Data Catalogs: Implement robust data catalogs for easy discovery and understanding of available data sources.
2. Foster Collaboration with Clear Roles:
Data Mesh Architecture: Break down data silos by creating a distributed data ownership model with clear ownership and responsibilities.
Collaborative Workspaces: Utilize interactive platforms where data scientists, analysts, and domain experts can work seamlessly together.
3. Leverage Advanced Analytics Strategically:
AI-powered Automation: Automate repetitive tasks like data cleaning and feature engineering, freeing up data talent for higher-level analysis.

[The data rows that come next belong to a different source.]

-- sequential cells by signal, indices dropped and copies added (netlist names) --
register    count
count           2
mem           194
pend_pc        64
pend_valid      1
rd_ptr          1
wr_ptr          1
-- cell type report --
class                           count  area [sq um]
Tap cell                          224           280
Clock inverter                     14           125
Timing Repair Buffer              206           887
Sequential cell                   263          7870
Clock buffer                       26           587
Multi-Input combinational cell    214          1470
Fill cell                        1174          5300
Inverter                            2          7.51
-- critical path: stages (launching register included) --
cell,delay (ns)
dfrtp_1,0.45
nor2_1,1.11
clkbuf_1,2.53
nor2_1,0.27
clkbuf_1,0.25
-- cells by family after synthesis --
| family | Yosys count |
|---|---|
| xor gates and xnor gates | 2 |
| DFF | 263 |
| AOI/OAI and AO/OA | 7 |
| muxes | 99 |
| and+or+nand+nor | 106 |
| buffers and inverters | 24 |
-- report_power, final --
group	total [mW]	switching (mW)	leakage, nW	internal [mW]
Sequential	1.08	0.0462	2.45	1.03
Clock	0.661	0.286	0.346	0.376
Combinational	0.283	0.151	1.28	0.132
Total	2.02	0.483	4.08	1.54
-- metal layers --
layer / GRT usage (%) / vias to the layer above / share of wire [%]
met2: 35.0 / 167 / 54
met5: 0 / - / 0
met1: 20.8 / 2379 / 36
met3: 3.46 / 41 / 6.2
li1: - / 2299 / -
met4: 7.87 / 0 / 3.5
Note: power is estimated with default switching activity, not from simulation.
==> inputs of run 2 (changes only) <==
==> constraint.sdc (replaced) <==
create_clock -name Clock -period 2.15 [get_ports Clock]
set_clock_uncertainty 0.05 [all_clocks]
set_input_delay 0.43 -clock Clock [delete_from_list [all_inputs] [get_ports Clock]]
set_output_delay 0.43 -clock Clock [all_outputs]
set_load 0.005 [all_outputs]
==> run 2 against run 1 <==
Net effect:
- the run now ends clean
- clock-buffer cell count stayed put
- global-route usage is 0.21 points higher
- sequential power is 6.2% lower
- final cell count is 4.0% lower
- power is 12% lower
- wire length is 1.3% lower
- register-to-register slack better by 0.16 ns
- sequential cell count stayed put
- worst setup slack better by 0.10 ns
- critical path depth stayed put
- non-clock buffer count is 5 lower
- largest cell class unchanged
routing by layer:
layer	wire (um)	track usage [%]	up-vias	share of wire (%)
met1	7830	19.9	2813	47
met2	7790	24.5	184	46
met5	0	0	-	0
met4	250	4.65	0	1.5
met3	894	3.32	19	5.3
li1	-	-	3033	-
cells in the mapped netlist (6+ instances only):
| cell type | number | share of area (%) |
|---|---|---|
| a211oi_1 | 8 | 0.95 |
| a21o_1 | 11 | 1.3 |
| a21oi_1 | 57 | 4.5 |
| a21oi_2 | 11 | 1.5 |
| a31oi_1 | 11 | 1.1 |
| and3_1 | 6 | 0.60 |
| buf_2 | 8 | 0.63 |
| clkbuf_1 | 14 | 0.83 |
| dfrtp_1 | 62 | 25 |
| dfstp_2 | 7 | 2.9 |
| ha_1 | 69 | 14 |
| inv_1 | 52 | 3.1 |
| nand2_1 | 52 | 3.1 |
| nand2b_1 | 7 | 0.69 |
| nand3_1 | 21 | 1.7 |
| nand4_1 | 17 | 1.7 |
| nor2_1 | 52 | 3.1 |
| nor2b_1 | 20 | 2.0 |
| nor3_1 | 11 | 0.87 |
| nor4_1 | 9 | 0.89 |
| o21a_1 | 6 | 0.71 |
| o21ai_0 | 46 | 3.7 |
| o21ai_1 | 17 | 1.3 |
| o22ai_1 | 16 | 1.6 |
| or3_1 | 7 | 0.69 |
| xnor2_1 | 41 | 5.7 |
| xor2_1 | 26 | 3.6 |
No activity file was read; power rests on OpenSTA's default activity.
**src/rtl/arm_code_emitter_pkg.sv**
```systemverilog
`default_nettype none
//==============================================================================
// Module      : jit_emit_pkg
// Description : Shared state encoding and template-table constants for the
//               ARM code emitter.
// Revision    : 1.0 - initial release
//==============================================================================
package jit_emit_pkg;

  typedef enum logic [2:0] {
    ST_IDLE   = 3'd0,
    ST_ACCEPT = 3'd1,
    ST_LOOKUP = 3'd2,
    ST_WRITE  = 3'd3,
    ST_DONE   = 3'd4
  } emit_state_t;

  localparam logic [6:0]  IDX_END      = 7'h00;
  localparam logic [6:0]  IDX_BL       = 7'h2C;
  localparam logic [31:0] ROM_UNMAPPED = 32'hFFFF_FFFF;
  localparam logic [31:0] BL_KEEP_MASK = 32'hFF00_0000;
  localparam int          BL_OFF_W     = 24;

endpackage : jit_emit_pkg
`default_nettype wire

```
**src/rtl/arm_code_emitter_if.sv**
```systemverilog
`default_nettype none
//==============================================================================
// Module      : arm_code_emitter_if
// Description : Control, index stream, template ROM and code-buffer signals.
// Revision    : 1.0 - initial release
//==============================================================================
interface arm_code_emitter_if #(
  parameter int ADDR_W = 12
);
  logic              start;
  logic [ADDR_W-1:0] base_addr;
  logic              idx_valid;
  logic              idx_ready;
  logic [6:0]        idx;
  logic [ADDR_W-1:0] idx_target;
  logic [6:0]        rom_addr;
  logic [31:0]       rom_data;
  logic              mem_we;
  logic [ADDR_W-1:0] mem_addr;
  logic [31:0]       mem_wdata;
  logic              mem_ready;
  logic              busy;
  logic              done;
  logic [ADDR_W:0]   word_count;
  logic              err;

  // Translator / ROM / buffer side
  modport master (
    output start, base_addr, idx_valid, idx, idx_target, rom_data, mem_ready,
    input  idx_ready, rom_addr, mem_we, mem_addr, mem_wdata, busy, done,
           word_count, err
  );

  // Emitter side
  modport slave (
    input  start, base_addr, idx_valid, idx, idx_target, rom_data, mem_ready,
    output idx_ready, rom_addr, mem_we, mem_addr, mem_wdata, busy, done,
           word_count, err
  );
endinterface : arm_code_emitter_if
`default_nettype wire

```
**src/rtl/arm_code_emitter_bl_patch.sv**
```systemverilog
`default_nettype none
//==============================================================================
// Module      : arm_bl_patch
// Description : Rewrites the 24-bit BL offset as target - (wptr + 2).
// Revision    : 1.0 - initial release
//==============================================================================
module arm_bl_patch
  import jit_emit_pkg::*;
#(
  parameter int ADDR_W = 12
) (
  input  wire logic [31:0]       i_word,
  input  wire logic [ADDR_W-1:0] i_wptr,
  input  wire logic [ADDR_W-1:0] i_target,
  output logic      [31:0]       o_word
);

  logic signed [ADDR_W:0]     w_diff;
  logic        [BL_OFF_W-1:0] w_off;

  // ARM PC reads two words ahead of the branch itself
  assign w_diff = signed'({1'b0, i_target} - ({1'b0, i_wptr} + (ADDR_W+1)'(2)));
  assign w_off  = BL_OFF_W'(w_diff);
  assign o_word = (i_word & BL_KEEP_MASK) | {8'h00, w_off};

endmodule : arm_bl_patch
`default_nettype wire

```
**src/rtl/arm_code_emitter.sv**
```systemverilog
`default_nettype none
//==============================================================================
// Module      : arm_code_emitter
// Description : Streams ARM templates from the ROM into the JIT code buffer.
// Revision    : 1.0 - initial release
//==============================================================================
module arm_code_emitter
  import jit_emit_pkg::*;
#(
  parameter int ADDR_W = 12
) (
  input wire logic          clk,
  input wire logic          rst_n,
  arm_code_emitter_if.slave io_emit
);

  emit_state_t       r_state;
  emit_state_t       w_next;

  logic [ADDR_W-1:0] r_wptr;
  logic [ADDR_W-1:0] r_target;
  logic [ADDR_W-1:0] r_mem_addr;
  logic [6:0]        r_rom_addr;
  logic [31:0]       r_mem_wdata;
  logic [ADDR_W:0]   r_count;
  logic              r_err;
  logic              r_full;

  logic [31:0]       w_patched;
  logic [31:0]       w_wdata;
  logic              w_drop;
  logic              w_idx_ready;
  logic              w_mem_we;
  logic              w_done;
  logic              w_busy;

  arm_bl_patch #(
    .ADDR_W (ADDR_W)
  ) u_bl_patch (
    .i_word   (io_emit.rom_data),
    .i_wptr   (r_wptr),
    .i_target (r_target),
    .o_word   (w_patched)
  );

  assign w_wdata = (r_rom_addr == IDX_BL) ? w_patched : io_emit.rom_data;
  assign w_drop  = (io_emit.rom_data == ROM_UNMAPPED) | r_full;

  always_ff @(posedge clk or negedge rst_n) begin
    if (!rst_n) begin
      r_state <= ST_IDLE;
    end else begin
      r_state <= w_next;
    end
  end

  // Strobes decode straight from the state register so reset clears them at once
  always_comb begin
    w_next      = r_state;
    w_idx_ready = 1'b0;
    w_mem_we    = 1'b0;
    w_done      = 1'b0;
    w_busy      = 1'b1;
    case (r_state)
      ST_IDLE: begin
        w_busy = 1'b0;
        if (io_emit.start) begin
          w_next = ST_ACCEPT;
        end
      end
      ST_ACCEPT: begin
        w_idx_ready = 1'b1;
        if (io_emit.idx_valid) begin
          w_next = (io_emit.idx == IDX_END) ? ST_DONE : ST_LOOKUP;
        end
      end
      ST_LOOKUP: begin
        w_next = w_drop ? ST_ACCEPT : ST_WRITE;
      end
      ST_WRITE: begin
        w_mem_we = 1'b1;
        if (io_emit.mem_ready) begin
          w_next = ST_ACCEPT;
        end
      end
      ST_DONE: begin
        w_done = 1'b1;
        w_next = ST_IDLE;
      end
      default: begin
        w_busy = 1'b0;
        w_next = ST_IDLE;
      end
    endcase
  end

  always_ff @(posedge clk or negedge rst_n) begin
    if (!rst_n) begin
      r_wptr      <= '0;
      r_target    <= '0;
      r_rom_addr  <= '0;
      r_mem_addr  <= '0;
      r_mem_wdata <= '0;
      r_count     <= '0;
      r_err       <= 1'b0;
      r_full      <= 1'b0;
    end else begin
      case (r_state)
        ST_IDLE: begin
          if (io_emit.start) begin
            r_wptr  <= io_emit.base_addr;
            r_count <= '0;
            r_err   <= 1'b0;
            r_full  <= 1'b0;
          end
        end
        ST_ACCEPT: begin
          if (io_emit.idx_valid) begin
            r_target <= io_emit.idx_target;
            if (io_emit.idx != IDX_END) begin
              r_rom_addr <= io_emit.idx;
            end
          end
        end
        ST_LOOKUP: begin
          if (w_drop) begin
            r_err <= 1'b1;
          end else begin
            r_mem_addr  <= r_wptr;
            r_mem_wdata <= w_wdata;
          end
        end
        ST_WRITE: begin
          if (io_emit.mem_ready) begin
            r_count <= r_count + (ADDR_W+1)'(1);
            // Top word written: latch full instead of wrapping the pointer
            if (&r_wptr) begin
              r_full <= 1'b1;
            end else begin
              r_wptr <= r_wptr + ADDR_W'(1);
            end
          end
        end
        default: begin
        end
      endcase
    end
  end

  assign io_emit.idx_ready  = w_idx_ready;
  assign io_emit.rom_addr   = r_rom_addr;
  assign io_emit.mem_we     = w_mem_we;
  assign io_emit.mem_addr   = r_mem_addr;
  assign io_emit.mem_wdata  = r_mem_wdata;
  assign io_emit.busy       = w_busy;
  assign io_emit.done       = w_done;
  assign io_emit.word_count = r_count;
  assign io_emit.err        = r_err;

endmodule : arm_code_emitter
`default_nettype wire
```
**src/flat_wrapper.sv**
```systemverilog
// flat-port wrapper written by rule: the top's interface ports become plain ports
module arm_code_emitter_flat import jit_emit_pkg::*;
#(
  parameter int ADDR_W = 12
)
  (clk, rst_n, io_emit_start, io_emit_base_addr, io_emit_idx_valid, io_emit_idx, io_emit_idx_target, io_emit_rom_data, io_emit_mem_ready, io_emit_idx_ready, io_emit_rom_addr, io_emit_mem_we, io_emit_mem_addr, io_emit_mem_wdata, io_emit_busy, io_emit_done, io_emit_word_count, io_emit_err);
  arm_code_emitter_if #(.ADDR_W(ADDR_W)) io_emit_i ();
  input wire logic clk;
  input wire logic rst_n;
  input wire logic [$bits(io_emit_i.start)-1:0] io_emit_start;
  input wire logic [$bits(io_emit_i.base_addr)-1:0] io_emit_base_addr;
  input wire logic [$bits(io_emit_i.idx_valid)-1:0] io_emit_idx_valid;
  input wire logic [$bits(io_emit_i.idx)-1:0] io_emit_idx;
  input wire logic [$bits(io_emit_i.idx_target)-1:0] io_emit_idx_target;
  input wire logic [$bits(io_emit_i.rom_data)-1:0] io_emit_rom_data;
  input wire logic [$bits(io_emit_i.mem_ready)-1:0] io_emit_mem_ready;
  output wire logic [$bits(io_emit_i.idx_ready)-1:0] io_emit_idx_ready;
  output wire logic [$bits(io_emit_i.rom_addr)-1:0] io_emit_rom_addr;
  output wire logic [$bits(io_emit_i.mem_we)-1:0] io_emit_mem_we;
  output wire logic [$bits(io_emit_i.mem_addr)-1:0] io_emit_mem_addr;
  output wire logic [$bits(io_emit_i.mem_wdata)-1:0] io_emit_mem_wdata;
  output wire logic [$bits(io_emit_i.busy)-1:0] io_emit_busy;
  output wire logic [$bits(io_emit_i.done)-1:0] io_emit_done;
  output wire logic [$bits(io_emit_i.word_count)-1:0] io_emit_word_count;
  output wire logic [$bits(io_emit_i.err)-1:0] io_emit_err;
  assign io_emit_i.start = io_emit_start;
  assign io_emit_i.base_addr = io_emit_base_addr;
  assign io_emit_i.idx_valid = io_emit_idx_valid;
  assign io_emit_i.idx = io_emit_idx;
  assign io_emit_i.idx_target = io_emit_idx_target;
  assign io_emit_i.rom_data = io_emit_rom_data;
  assign io_emit_i.mem_ready = io_emit_mem_ready;
  assign io_emit_idx_ready = io_emit_i.idx_ready;
  assign io_emit_rom_addr = io_emit_i.rom_addr;
  assign io_emit_mem_we = io_emit_i.mem_we;
  assign io_emit_mem_addr = io_emit_i.mem_addr;
  assign io_emit_mem_wdata = io_emit_i.mem_wdata;
  assign io_emit_busy = io_emit_i.busy;
  assign io_emit_done = io_emit_i.done;
  assign io_emit_word_count = io_emit_i.word_count;
  assign io_emit_err = io_emit_i.err;
  arm_code_emitter #(.ADDR_W(ADDR_W)) u_core (.clk(clk), .rst_n(rst_n), .io_emit(io_emit_i));
endmodule
```
<file path="config.mk">
export PLATFORM = sky130hd
export DESIGN_NAME = matrix_result_display_flat
export DESIGN_NICKNAME = d
export VERILOG_FILES = /design/src/rtl/matrix_result_display_if.sv /design/src/rtl/matrix_result_display.sv /design/src/flat_wrapper.sv
export SDC_FILE = /design/constraint.sdc
export NUM_CORES = 1
export LEC_CHECK = 0
export CAP_MARGIN = 20
export CELL_PAD_IN_SITES_DETAIL_PLACEMENT = 0
export CELL_PAD_IN_SITES_GLOBAL_PLACEMENT = 1
export CORE_MARGIN = 2
export CORE_UTILIZATION = 35
export DETAILED_ROUTE_END_ITERATION = 12
export PLACE_DENSITY_LB_ADDON = 0.1
export SLEW_MARGIN = 20
export SYNTH_ARGS = -nofsm -noshare
export SYNTH_HDL_FRONTEND = slang
export SYNTH_SLANG_ARGS = --single-unit
</file>
<file path="constraint.sdc">
create_clock -name clock -period 3.6 [get_ports clock]
set_input_delay 0.72 -clock clock [delete_from_list [all_inputs] [get_ports clock]]
set_output_delay 0.72 -clock clock [all_outputs]
set_load 0.01 [all_outputs]
</file>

Right-Tool Selection: Strategically choose the most effective advanced analytics techniques (e.g., AI, ML) based on specific business problems.
4. Prioritize Data Quality with Automation:
Automated Data Validation: Implement automated data quality checks to identify and rectify errors at the source, minimizing downstream issues.
Data Lineage Tracking: Track the flow of data throughout the ecosystem, ensuring transparency and facilitating root cause analysis for errors.
5. Cultivate a Data-Driven Mindset:
Metrics-Driven Performance Management: Align KPIs and performance metrics with data-driven insights to ensure actionable decision making.
Data Storytelling Workshops: Equip stakeholders with the skills to translate complex data findings into compelling narratives that drive action.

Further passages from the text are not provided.